THE doctor whose evidence cost Scottish skier Alain Baxter his Olympic bronze medal has been named among a three- man committee who ‘cleared’ Carl Lewis and other American athletes after they failed drugs tests.
Evidence by Dr Don Catlin, of the Olympic Analytical Laboratory at the University of California in Los Angeles, was crucial in convicting Alain Baxter after he accidentally took a banned substance in an over-the-counter Vicks inhaler. Baxter was stripped of his slalom bronze medal, though an appeal cleared him of cheating.
But Scotland on Sunday can reveal that Catlin was named as a member of the appeals committee of the United States Olympic Commission,who routinely allowed US Olympians to compete despite failing drugs tests.

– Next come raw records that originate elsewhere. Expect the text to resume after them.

File: config.mk
export PLATFORM = sky130hd
export DESIGN_NAME = nearest_neighbor_downscale_unit_flat
export DESIGN_NICKNAME = d
export VERILOG_FILES = /design/src/hdl/nnds_pkg.sv /design/src/hdl/nnds_stream_if.sv /design/src/hdl/nnds_core.sv /design/src/hdl/nearest_neighbor_downscale_unit.sv /design/src/flat_wrapper.sv
export SDC_FILE = /design/constraint.sdc
export NUM_CORES = 1
export LEC_CHECK = 0
export BUFFER_PORTS_ARGS = -buffer_cell sky130_fd_sc_hd__buf_2
export CAP_MARGIN = 20
export CORE_ASPECT_RATIO = 1.1
export CORE_MARGIN = 2
export CORE_UTILIZATION = 52
export CTS_CLUSTER_DIAMETER = 120
export DETAILED_ROUTE_END_ITERATION = 16
export GPL_ROUTABILITY_DRIVEN = 0
export PLACE_DENSITY = 0.66
export SETUP_SLACK_MARGIN = 0.2
export SYNTH_ARGS = -nofsm -noshare
export SYNTH_HDL_FRONTEND = slang
export SYNTH_SLANG_ARGS = --single-unit
export TNS_END_PERCENT = 1
File: constraint.sdc
create_clock -name i_clk -period 9.8 [get_ports i_clk]
set_input_delay 1.96 -clock i_clk [delete_from_list [all_inputs] [get_ports i_clk]]
set_output_delay 1.96 -clock i_clk [all_outputs]
set_load 0.02 [all_outputs]
File: src/hdl/nnds_pkg.sv
// ----------------------------------------------------------------------------
// nnds_pkg
// Shared types, codes and reset values of the nearest-neighbor downscaler.
// ----------------------------------------------------------------------------
package nnds_pkg;

    // Field and register widths.
    localparam int COMP_W      = 8;
    localparam int CFG_DIM_W   = 13;
    localparam int CFG_CU_W    = 3;
    localparam int CFG_DATA_W  = 13;
    localparam int CFG_INDEX_W = 3;

    // Default for the largest frame dimension handled.
    localparam int MAX_DIM_DEFAULT = 4096;

    // Register values after reset.
    localparam logic [CFG_DIM_W-1:0] RST_SOURCE_WIDTH    = 13'd640;
    localparam logic [CFG_DIM_W-1:0] RST_SOURCE_HEIGHT   = 13'd480;
    localparam logic [CFG_DIM_W-1:0] RST_TARGET_WIDTH    = 13'd640;
    localparam logic [CFG_DIM_W-1:0] RST_TARGET_HEIGHT   = 13'd480;
    localparam logic [CFG_CU_W-1:0]  RST_COMPONENTS_USED = 3'd4;

    // Register indexes of the configuration port.
    typedef enum logic [CFG_INDEX_W-1:0] {
        CFG_SOURCE_WIDTH    = 3'd0,
        CFG_SOURCE_HEIGHT   = 3'd1,
        CFG_TARGET_WIDTH    = 3'd2,
        CFG_TARGET_HEIGHT   = 3'd3,
        CFG_COMPONENTS_USED = 3'd4
    } t_cfg_index;

    // Result status codes.
    localparam logic STATUS_OK      = 1'b0;
    localparam logic STATUS_BAD_RES = 1'b1;

    // Configuration register set.
    typedef struct packed {
        logic [CFG_DIM_W-1:0] source_width;
        logic [CFG_DIM_W-1:0] source_height;
        logic [CFG_DIM_W-1:0] target_width;
        logic [CFG_DIM_W-1:0] target_height;
        logic [CFG_CU_W-1:0]  components_used;
    } t_cfg;

    // One source pixel.
    typedef struct packed {
        logic [COMP_W-1:0] comp0;
        logic [COMP_W-1:0] comp1;
        logic [COMP_W-1:0] comp2;
        logic [COMP_W-1:0] comp3;
    } t_pixel_in;

    // One result item.
    typedef struct packed {
        logic [COMP_W-1:0] out_comp0;
        logic [COMP_W-1:0] out_comp1;
        logic [COMP_W-1:0] out_comp2;
        logic [COMP_W-1:0] out_comp3;
        logic              row_end;
        logic              frame_end;
        logic              status;
    } t_pixel_out;

endpackage

File: src/hdl/nnds_stream_if.sv
// ----------------------------------------------------------------------------
// nnds_stream_if
// Valid/ready stream channel carrying one item of type T per handshake.
// ----------------------------------------------------------------------------
interface nnds_stream_if #(
    parameter type T = logic
);
    logic valid;
    logic ready;
    T     data;

    modport source (output valid, output data, input ready);
    modport sink   (input valid, input data, output ready);
endinterface

File: src/hdl/nnds_core.sv
// ----------------------------------------------------------------------------
// nnds_core
// Pixel selection: source and output position counters, rational step
// accumulators, and the result item for each kept pixel, or a status item.
// ----------------------------------------------------------------------------
module nnds_core #(
    parameter int MAX_DIM = nnds_pkg::MAX_DIM_DEFAULT
) (
    input  logic                 i_clk,
    input  logic                 i_rst_n,
    input  nnds_pkg::t_cfg       i_cfg,
    input  logic                 i_accept,
    input  nnds_pkg::t_pixel_in  i_pixel,
    output logic                 o_result_valid,
    output nnds_pkg::t_pixel_out o_result
);

    localparam int     DW     = $clog2(MAX_DIM + 1);
    localparam longint AccMax = longint'(MAX_DIM) * (longint'(MAX_DIM) + 64'sd1);
    localparam int     AW     = $clog2(AccMax + 64'sd1);
    localparam int     CW     = (DW > nnds_pkg::CFG_DIM_W) ? DW : nnds_pkg::CFG_DIM_W;

    // Clamp a register value to the supported dimension range.
    function automatic logic [DW-1:0] clamp_dim(
        input logic [nnds_pkg::CFG_DIM_W-1:0] v,
        input logic                           at_least_one
    );
        logic [CW-1:0] ext;
        ext = CW'(v);
        if (at_least_one && (ext == '0)) begin
            return DW'(1);
        end
        if (ext > CW'(MAX_DIM)) begin
            return DW'(MAX_DIM);
        end
        return DW'(ext);
    endfunction

    logic [DW-1:0] r_src_col, n_src_col;
    logic [DW-1:0] r_src_row, n_src_row;
    logic [DW-1:0] r_out_col, n_out_col;
    logic [DW-1:0] r_out_row, n_out_row;
    logic [AW-1:0] r_col_tacc, n_col_tacc;
    logic [AW-1:0] r_col_sacc, n_col_sacc;
    logic [AW-1:0] r_row_tacc, n_row_tacc;
    logic [AW-1:0] r_row_sacc, n_row_sacc;
    logic          r_row_kept, n_row_kept;
    logic          r_err, n_err;

    logic [DW-1:0]                sw, sh, tw, th;
    logic [nnds_pkg::CFG_CU_W-1:0] cu;
    logic                         first_pix;
    logic                         invalid;
    logic                         row_kept;
    logic                         col_hit;
    logic [DW:0]                  src_col_inc, src_row_inc, out_col_inc, out_row_inc;
    logic                         row_end;

    // Effective dimensions and component count.
    always_comb begin
        sw = clamp_dim(i_cfg.source_width, 1'b1);
        sh = clamp_dim(i_cfg.source_height, 1'b1);
        tw = clamp_dim(i_cfg.target_width, 1'b0);
        th = clamp_dim(i_cfg.target_height, 1'b0);
        if (i_cfg.components_used == '0) begin
            cu = 3'd1;
        end else if (i_cfg.components_used > 3'd4) begin
            cu = 3'd4;
        end else begin
            cu = i_cfg.components_used;
        end
    end

    // Selection tests and the result item.
    always_comb begin
        first_pix   = (r_src_col == '0) && (r_src_row == '0);
        invalid     = (tw > sw) || (th > sh);
        src_col_inc = {1'b0, r_src_col} + 1'b1;
        src_row_inc = {1'b0, r_src_row} + 1'b1;
        out_col_inc = {1'b0, r_out_col} + 1'b1;
        out_row_inc = {1'b0, r_out_row} + 1'b1;

        // The row decision is taken on the first pixel of each source row.
        if (r_src_col == '0) begin
            row_kept = (r_out_row < th) && (r_row_tacc < (r_row_sacc + AW'(th)));
        end else begin
            row_kept = r_row_kept;
        end
        col_hit = (r_out_col < tw) && (r_col_tacc < (r_col_sacc + AW'(tw)));
        row_end = (out_col_inc == {1'b0, tw});

        o_result_valid = 1'b0;
        o_result       = '0;
        if (invalid) begin
            if (first_pix && !r_err) begin
                o_result_valid     = 1'b1;
                o_result.frame_end = 1'b1;
                o_result.status    = nnds_pkg::STATUS_BAD_RES;
            end
        end else if (!r_err && row_kept && col_hit) begin
            o_result_valid     = 1'b1;
            o_result.out_comp0 = i_pixel.comp0;
            o_result.out_comp1 = (cu > 3'd1) ? i_pixel.comp1 : '0;
            o_result.out_comp2 = (cu > 3'd2) ? i_pixel.comp2 : '0;
            o_result.out_comp3 = (cu > 3'd3) ? i_pixel.comp3 : '0;
            o_result.row_end   = row_end;
            o_result.frame_end = row_end && (out_row_inc == {1'b0, th});
            o_result.status    = nnds_pkg::STATUS_OK;
        end
    end

    // Position and accumulator update for an accepted pixel.
    always_comb begin
        n_src_col  = r_src_col;
        n_src_row  = r_src_row;
        n_out_col  = r_out_col;
        n_out_row  = r_out_row;
        n_col_tacc = r_col_tacc;
        n_col_sacc = r_col_sacc;
        n_row_tacc = r_row_tacc;
        n_row_sacc = r_row_sacc;
        n_row_kept = r_row_kept;
        n_err      = r_err;
        if (i_accept) begin
            n_row_kept = row_kept;
            if (invalid) begin
                if (first_pix) begin
                    n_err = 1'b1;
                end
            end else if (!r_err && row_kept && col_hit) begin
                n_out_col  = DW'(out_col_inc);
                n_col_tacc = r_col_tacc + AW'(sw);
            end
            n_col_sacc = r_col_sacc + AW'(tw);

            if (src_col_inc >= {1'b0, sw}) begin
                // End of the source row.
                if (row_kept) begin
                    n_out_row  = DW'(out_row_inc);
                    n_row_tacc = r_row_tacc + AW'(sh);
                end
                n_row_sacc = r_row_sacc + AW'(th);
                n_src_col  = '0;
                n_out_col  = '0;
                n_col_tacc = '0;
                n_col_sacc = '0;
                if (src_row_inc >= {1'b0, sh}) begin
                    // End of the source frame.
                    n_src_row  = '0;
                    n_out_row  = '0;
                    n_row_tacc = '0;
                    n_row_sacc = '0;
                    n_row_kept = 1'b0;
                    n_err      = 1'b0;
                end else begin
                    n_src_row = DW'(src_row_inc);
                end
            end else begin
                n_src_col = DW'(src_col_inc);
            end
        end
    end

    // State registers.
    always_ff @(posedge i_clk) begin
        if (!i_rst_n) begin
            r_src_col  <= '0;
            r_src_row  <= '0;
            r_out_col  <= '0;
            r_out_row  <= '0;
            r_col_tacc <= '0;
            r_col_sacc <= '0;
            r_row_tacc <= '0;
            r_row_sacc <= '0;
            r_row_kept <= 1'b0;
            r_err      <= 1'b0;
        end else begin
            r_src_col  <= n_src_col;
            r_src_row  <= n_src_row;
            r_out_col  <= n_out_col;
            r_out_row  <= n_out_row;
            r_col_tacc <= n_col_tacc;
            r_col_sacc <= n_col_sacc;
            r_row_tacc <= n_row_tacc;
            r_row_sacc <= n_row_sacc;
            r_row_kept <= n_row_kept;
            r_err      <= n_err;
        end
    end

endmodule
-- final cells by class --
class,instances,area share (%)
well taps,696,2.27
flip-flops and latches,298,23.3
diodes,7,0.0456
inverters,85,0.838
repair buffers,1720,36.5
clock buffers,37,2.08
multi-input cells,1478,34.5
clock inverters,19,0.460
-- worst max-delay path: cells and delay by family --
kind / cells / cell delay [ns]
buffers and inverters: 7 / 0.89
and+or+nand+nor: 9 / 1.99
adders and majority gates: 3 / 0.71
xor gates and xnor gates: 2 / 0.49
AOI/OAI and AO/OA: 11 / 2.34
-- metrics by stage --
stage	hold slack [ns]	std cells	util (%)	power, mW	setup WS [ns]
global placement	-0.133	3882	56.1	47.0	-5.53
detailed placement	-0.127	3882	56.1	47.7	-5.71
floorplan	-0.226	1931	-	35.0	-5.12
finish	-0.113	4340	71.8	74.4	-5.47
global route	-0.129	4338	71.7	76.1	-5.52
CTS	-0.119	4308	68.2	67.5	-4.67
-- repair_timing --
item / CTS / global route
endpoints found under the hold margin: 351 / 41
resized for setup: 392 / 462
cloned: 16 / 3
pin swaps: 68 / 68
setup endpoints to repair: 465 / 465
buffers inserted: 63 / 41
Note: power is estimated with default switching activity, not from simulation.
`src/rtl/ghi_midpoint.sv`:
```
// ----------------------------------------------------------------------------
// ghi_midpoint
// Midpoint of a fixed-point interval, (lo + hi) / 2 truncated toward zero.
// ----------------------------------------------------------------------------
module ghi_midpoint #(
	parameter int W = 41
) (
	input  logic signed [W-1:0] lo,
	input  logic signed [W-1:0] hi,
	output logic signed [W-1:0] mid
);
	logic signed [W:0] sum;
	logic        [W:0] adj;

	// A negative sum is nudged up by one so that the halving rounds toward zero.
	assign sum = (W+1)'(lo) + (W+1)'(hi);
	assign adj = sum + (W+1)'(sum[W]);
	assign mid = adj[W:1];

endmodule

```
`config.mk`:
```
export PLATFORM = sky130hd
export DESIGN_NAME = ghi_midpoint
export DESIGN_NICKNAME = d
export VERILOG_FILES = /design/src/rtl/ghi_midpoint.sv
export SDC_FILE = /design/constraint.sdc
export NUM_CORES = 1
export LEC_CHECK = 0
export ABC_AREA = 0
export BUFFER_PORTS_ARGS = -buffer_cell sky130_fd_sc_hd__buf_2
export CORE_ASPECT_RATIO = 0.7
export CORE_MARGIN = 5
export CORE_UTILIZATION = 49
export DETAILED_ROUTE_END_ITERATION = 8
export PLACE_DENSITY = 0.77
export SLEW_MARGIN = 40
export SYNTH_ARGS = -nofsm -noshare
export SYNTH_HDL_FRONTEND = slang
export SYNTH_SLANG_ARGS = --single-unit
```
`constraint.sdc`:
```
create_clock -name vclk -period 6.47
set_input_delay 1.6175 -clock vclk [all_inputs]
set_output_delay 1.6175 -clock vclk [all_outputs]
set_load 0.02 [all_outputs]
```
==> impl_results.md, run 1 <==
- Status: did not finish
- Last stage reached: 5_1_grt
- Run Error: [ERROR GRT-0232] Routing congestion too high. Check the congestion heatmap in the GUI.
- Cells after synthesis: 536
- Total GRT Usage: between 70% and 80%
- Seq/Total Area, Yosys: 0%
- Die X: around 110 um
- Die Height: a little over 80 um
- Post-synth top area cell: ha_1
- Final HPWL DP: approximately 15,000 um
- Most frequent cells after synthesis: nand2_1 (57), a21oi_1 (54), nor2_1 (47)
- Number of port buffers: approximately 120
- Top cells by area, synth: ha_1 (14%), xnor2_1 (7.4%), a21oi_1 (7.3%), xor2_1 (7.1%), nand2_1 (5.8%)
- Setup WS pre-CTS: -0.625 ns
- GPL Wtd Cong: approximately 1.0
- Yosys top cell area share: around 14%
- # rows: 26
- Total congestion overflow: 5
- Io pins: ~120
- Post-Syn Nets: ~660
- Worst endpoint after global-route timing repair: mid[35]
- Mapped Avg Cell Area: ~6.9 sq um
- Initial Util: 50.3%
- Yosys warns: 0
- Distinct cells, synth: between 70 and 80
- Largest net degree at the start of global routing: 10
- Mapped Area: around 3700 sq um
- Top-count cell post-synth: nand2_1
- Placed cell area: just under 6000 sq um
- Worst_ep kind: output port
[metrics by stage]
step,instances,TNS [ns]
global placement,924,-5.44
floorplan,536,-0.517
detailed placement,924,-9.83
CTS,947,-1.47
[routing by layer]
metal,GRT overflow,global-route usage [%]
met1,0,71.3
met2,0,89.5
met3,2,65.7
met4,3,76.7
met5,0,42.2
[repair_timing]
item	in CTS
pin swaps	33
setup buffers	23
hold buffers	0
gates resized for setup	67
setup endpoints to repair	27
[cell families after synthesis]
logic type | after synthesis | share of synthesized area (%)
fa+ha+maj | 43 | 14.8
compound gates | 166 | 31.3
buf+inv | 30 | 3.50
mux | 6 | 1.66
xor+xnor | 63 | 15.4
simple gates | 228 | 33.4
==> run 2, diff against run 1 <==
--- a/config.mk
+++ b/config.mk
@@ -7,11 +7,10 @@
 export LEC_CHECK = 0
 export ABC_AREA = 0
 export BUFFER_PORTS_ARGS = -buffer_cell sky130_fd_sc_hd__buf_2
-export CORE_ASPECT_RATIO = 0.7
 export CORE_MARGIN = 5
-export CORE_UTILIZATION = 49
+export CORE_UTILIZATION = 40
 export DETAILED_ROUTE_END_ITERATION = 8
-export PLACE_DENSITY = 0.77
+export PLACE_DENSITY_LB_ADDON = 0.15
 export SLEW_MARGIN = 40
 export SYNTH_ARGS = -nofsm -noshare
 export SYNTH_HDL_FRONTEND = slang
==> constraint.sdc (replaced) <==
create_clock -name vclk -period 8.4
set_input_delay 2.1 -clock vclk [all_inputs]
set_output_delay 2.1 -clock vclk [all_outputs]
set_load 0.02 [all_outputs]
==> impl_results.md, run 2 <==
- Status: completed
- Vias/cell: 5.80
- Number of port buffers: approximately 120
- Busiest grt layer: met2
- Seq_cells: 0
- GR Util met3: approximately 1.4%
- Initial antenna violation count: 0
- Worst Setup Path Type: input port to output port
- GR Util met1: 30.7%
- Setup TNS: 0 ns
- Io pins: roughly 120
- Total GRT Usage: approximately 22%
- Met2 usage: ~37%
- Min Tclk post-route: a little over 8 ns
- CP Max Fanout: 7
- RSZ-0062 raised after global routing: no
- Mapped Avg Cell Area: 6.87 sq um
- Slew HR: roughly 54%
- Wire per inst: 16.3 um
- Final core utilization: around 51%
- Crit path required time: 6.30 ns
- Die area: ~11,000 sq um
- Post-synth top area cell: ha_1
- # rows: 35
- Final HPWL DP: approximately 11,000 um
- Crit path capture type: output port
- Drt total wl: roughly 13,000 um
- Synthesis-to-layout area growth: 26.5%
- Mapped Area: 3680 sq um
- Hold_ws: 4.77 ns
- P_leak: 2.14 nW
- Placed cell area: about 4600 sq um
- Worst VDD drop: ~0.000066 V
- Top-count cell post-synth: nand2_1
- DRC: 0
- Final instance area: between 4000 and 5000 sq um
- Final period util: 96.5%
- Final Slew Violations: 0
- Number of global-route vias before repair: roughly 4,300
- First-pass DRT Iterations: 5
- Fin. Hold Viols: 0
- Die Height: ~110 um
- Power, Total: slightly below 500 uW
- Core Footprint: just over 9000 sq um
- Yosys warns: 0
- Most common cell after layout, fill and taps aside: buf_2
- Hold Path Class: input port to output port
- Post-DRT Antenna Nets: 0
- Worst Max-Slew Pin Slew: roughly 0.7 ns
- Final net count: 800
- Total congestion overflow: 0
- GPL Wtd Cong: ~0.94
- Initial Util: 40.5%
- Most frequent cells in the layout: buf_2 (123), nand2_1 (57), a21oi_1 (49)
- Setup-failing EPs final: 0
- Seq/Total Area, Yosys: 0%
- Cells after synthesis: around 540
- Largest net degree at the start of global routing: 12
- Die X: ~110 um
- Top cells by area, synth: ha_1 (14%), xnor2_1 (7.4%), a21oi_1 (7.3%), xor2_1 (7.1%), nand2_1 (5.8%)
- Most frequent cells after synthesis: nand2_1 (57), a21oi_1 (54), nor2_1 (47)
- Data arrival, critical path: 6.00 ns
- DR vias: 4,549
- Post-CTS Hold Fix Bufs: 0
- Distinct cells, synth: 75
- Max Fclk: 123 MHz
- Flip-flop and latch area: 0 sq um
- DR iter-0 viols: 197
- First-pass GRT wire length: around 21,000 um
- Max-cap viol count: 0
- Post-Syn Nets: 661
- Clock buf count: 0
- Layout cells sized above 1: 29.1%
- P per Cell Area: 104 nW/um^2
- Ant diodes: 0
- Startpoint types: input port
- Yosys top cell area share: about 14%
[run 2: path summary, 6_finish.rpt]
check   from  endpoint  slack (ns)  depth (start not counted)
max    lo[0]   mid[32]        0.30                         14
min    hi[1]    mid[0]        4.77                          4
[run 2: routing by layer]
metal | up-vias | routed length, um
li1 | 2312 | -
met1 | 2089 | 6090
met2 | 136 | 5900
met3 | 12 | 609
met4 | 0 | 193
met5 | - | 0
[run 2: layout make-up]
| class | count | area (sq um) |
|---|---|---|
| repair buffers | 158 | 878 |
| fillers | 960 | 4450 |
| well taps | 111 | 139 |
| multi-input cells | 506 | 3610 |
| inverters | 9 | 33.8 |
[run 2: cell families after synthesis]
group                    Yosys count  share of synthesized area, %
multiplexers                       6                          1.66
buffers and inverters             30                          3.50
XOR/XNOR                          63                          15.4
AND/OR/NAND/NOR                  228                          33.4
adder cells (fa/ha/maj)           43                          14.8
AO/OA/AOI/OAI                    166                          31.3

In an extraordinary revelation which casts major doubts on the conduct of the commission, Dr Catlin told Scotland on Sunday that he denied being a member of an appeals committee, and said that no such committee existed.
But reports in American newspapers containing statements by the athletes themselves have confirmed that the appeals were allowed by the ‘appeals committee’ because the athletes ingested the drugs accidentally in over-the-counter cold remedies and herbal supplements.
In a new twist to the mystery of how almost 100 athletes, such as Lewis and tennis player Mary Jo Fernandez, were cleared to compete by the USOC after failing drugs tests, Dr Catlin told Scotland on Sunday that he denied ever taking part in any vote on the cleared athletes.
His admission must cast huge doubts on the American appeals process at the time, for Dr Catlin’s claim effectively means that the decision to grant the appeals was taken by one man, Baaron Pittenger, who was executive director of the USOC in 1988.
The decision to allow their appeals meant that track stars Carl Lewis and Joe DeLoach were allowed to compete and win gold medals at the Seoul Olympics in 1988, though Pittenger said last week that the level of banned stimulants found in Lewis’s system - mostly ephedrine - was not significant enough to be performance-enhancing.
Pittenger maintained that if the same levels were found in an athlete today, it would not even require the laboratory to notify doping authorities.
The story broke after Wade Exum, who was turned down for a job with the World Anti-Doping Agency after the USOC refused to back him, went public with test results, memos or letters indicating positive drug tests for 100 athletes between 1988 and 2000. Those athletes won 19 medals from 1984 to 2000. Perhaps more significantly, at least 18 athletes tested positive in the Olympic trials, and were allowed to compete in the Games.
The documents naming Lewis and Fernandez were published in Sports Illustrated and the Orange County Register.
Lewis, winner of nine Olympic golds, has always denied that he took drugs. He was renowned for criticism of Ben Johnson, the Canadian who finished first in the 100 metres at Seoul, but was disqualified after failing a drugs test.
"Everyone knows I am an athlete against drug use, and always have been," said Lewis quoted in the Los Angeles Times last week. "People against me - they may feel like they have ammo or evidence. I don’t think so."
Fernandez has also denied taking drugs, but in an issue that reflects directly on Baxter’s case, Exum documents showed that she had admitted using an over-the-counter cold remedy.
All of the athletes were cleared by a ‘committee’ that Dr Catlin says did not exist.
"There was no such entity as a ‘three-man appeals committee’ or any standing committee to deal with such matters," said Catlin. "As the director of the laboratory that performs testing, I am regularly called on as a scientific and technical expert to explain the scientific and technical aspects of our laboratory analytical reports. I do not vote.
"It would not be appropriate for the laboratory director to vote on such matters, as that would mean that I serve as both the judge and jury. People working in the doping field know that I take my work very seriously, and would never take such an inappropriate position."
Dr Catlin’s claim is devastating: under Olympic rules, appeals should have been allowed and if, as he says, no such committee existed, there must surely be an inquiry into the conduct of the USOC.
Professor Arnold Becket, a former member of the medical commission of the International Olympic Committee who advised Baxter on his appeal, attacked Dr Catlin’s position as "inconsistent."
He said: "The things we are being told about in the USA make me very angry, particularly in relation to Alain Baxter’s case. He did not take a banned substance, as levAmphetamine was not on the list, but it was Dr Catlin’s evidence which the appeal committee believed."
Baxter was competing in a car rally in Northumberland yesterday, and his only comment on Dr Catlin was: "Brutal."
When Baxter failed his test, the issue was quickly made public; what the Americans and IOC cannot adequately explain is how so many tests were failed without that issue being made public. Athletes should have been warned about the dangers of over-the-counter remedies, and thus Baxter might not have bought the Vicks inhaler.